EXERCISE BRIEF:
Your answer must be every line of the data that contains "instances".

MATERIAL FOR THIS TASK:

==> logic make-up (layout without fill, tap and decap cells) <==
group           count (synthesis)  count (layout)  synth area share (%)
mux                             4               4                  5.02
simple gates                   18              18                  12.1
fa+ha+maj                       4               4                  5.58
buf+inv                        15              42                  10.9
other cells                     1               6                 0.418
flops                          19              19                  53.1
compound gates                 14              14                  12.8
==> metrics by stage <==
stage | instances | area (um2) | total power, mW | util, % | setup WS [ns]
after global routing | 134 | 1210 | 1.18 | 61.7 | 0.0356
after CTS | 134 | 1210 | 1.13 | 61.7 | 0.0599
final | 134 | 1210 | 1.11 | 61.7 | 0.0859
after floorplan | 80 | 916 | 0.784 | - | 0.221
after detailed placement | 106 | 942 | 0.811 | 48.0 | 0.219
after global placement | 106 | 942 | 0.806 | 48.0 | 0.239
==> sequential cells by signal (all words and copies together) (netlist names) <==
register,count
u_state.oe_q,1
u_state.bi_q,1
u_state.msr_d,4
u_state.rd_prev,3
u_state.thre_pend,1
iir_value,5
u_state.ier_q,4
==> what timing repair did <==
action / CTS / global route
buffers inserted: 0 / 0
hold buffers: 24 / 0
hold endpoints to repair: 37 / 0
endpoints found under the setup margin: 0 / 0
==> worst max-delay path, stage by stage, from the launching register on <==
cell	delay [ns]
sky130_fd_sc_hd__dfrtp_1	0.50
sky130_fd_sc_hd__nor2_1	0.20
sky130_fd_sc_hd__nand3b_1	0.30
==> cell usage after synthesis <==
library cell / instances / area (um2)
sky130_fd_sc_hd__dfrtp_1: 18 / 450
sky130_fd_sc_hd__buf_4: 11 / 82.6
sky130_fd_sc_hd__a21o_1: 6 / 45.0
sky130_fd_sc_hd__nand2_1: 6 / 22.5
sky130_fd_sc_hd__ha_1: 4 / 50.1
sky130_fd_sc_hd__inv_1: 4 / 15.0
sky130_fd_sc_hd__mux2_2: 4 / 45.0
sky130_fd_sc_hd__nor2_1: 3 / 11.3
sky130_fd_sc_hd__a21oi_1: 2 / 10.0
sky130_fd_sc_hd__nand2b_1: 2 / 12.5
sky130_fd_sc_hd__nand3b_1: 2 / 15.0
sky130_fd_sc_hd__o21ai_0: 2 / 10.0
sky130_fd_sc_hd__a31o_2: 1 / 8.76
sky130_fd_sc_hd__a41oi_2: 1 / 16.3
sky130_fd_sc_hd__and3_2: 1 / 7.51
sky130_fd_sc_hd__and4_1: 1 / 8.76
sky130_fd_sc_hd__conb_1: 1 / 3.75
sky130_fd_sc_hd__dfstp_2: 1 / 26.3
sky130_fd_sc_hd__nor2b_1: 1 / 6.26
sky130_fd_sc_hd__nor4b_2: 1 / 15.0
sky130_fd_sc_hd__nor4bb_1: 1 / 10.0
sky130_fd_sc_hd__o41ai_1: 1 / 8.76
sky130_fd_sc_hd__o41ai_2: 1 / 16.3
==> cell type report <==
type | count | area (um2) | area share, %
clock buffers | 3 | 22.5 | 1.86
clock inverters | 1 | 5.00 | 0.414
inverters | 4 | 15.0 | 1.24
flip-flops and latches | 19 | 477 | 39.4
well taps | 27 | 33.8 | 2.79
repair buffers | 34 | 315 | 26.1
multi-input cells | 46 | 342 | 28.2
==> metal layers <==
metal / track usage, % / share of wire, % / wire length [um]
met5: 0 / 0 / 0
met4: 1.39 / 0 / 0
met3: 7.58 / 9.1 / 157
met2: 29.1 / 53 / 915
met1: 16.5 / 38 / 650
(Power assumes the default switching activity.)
$ cat src/rtl/serial_dac_front.sv
module serial_dac_front #(
    parameter int unsigned WORD_W = 16
) (
    input  logic              clk,
    input  logic              rst_n,
    input  logic              sdata,
    input  logic              wclk,
    input  logic              lrclk,
    input  logic              mode_single,
    input  logic              dac_sel,
    output logic [WORD_W-1:0] code,
    output logic              code_vld,
    output logic              code_left,
    output logic              integ_l,
    output logic              integ_r,
    output logic              park_l
);

    logic [WORD_W-1:0] sreg;
    logic              xfer;

    sadc_shift #(.WORD_W(WORD_W)) u_shift (
        .clk   (clk),
        .rst_n (rst_n),
        .sdata (sdata),
        .sreg  (sreg)
    );

    sadc_wordfsm u_wfsm (
        .clk   (clk),
        .rst_n (rst_n),
        .wclk  (wclk),
        .xfer  (xfer)
    );

    sadc_codereg #(.WORD_W(WORD_W)) u_code (
        .clk         (clk),
        .rst_n       (rst_n),
        .xfer        (xfer),
        .lrclk       (lrclk),
        .mode_single (mode_single),
        .dac_sel     (dac_sel),
        .sreg        (sreg),
        .code        (code),
        .code_vld    (code_vld),
        .code_left   (code_left)
    );

    sadc_chanctl u_chan (
        .clk         (clk),
        .rst_n       (rst_n),
        .wclk        (wclk),
        .lrclk       (lrclk),
        .mode_single (mode_single),
        .dac_sel     (dac_sel),
        .integ_l     (integ_l),
        .integ_r     (integ_r),
        .park_l      (park_l)
    );

endmodule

SOLUTION BELOW:
stage | instances | area (um2) | total power, mW | util, % | setup WS [ns]
library cell / instances / area (um2)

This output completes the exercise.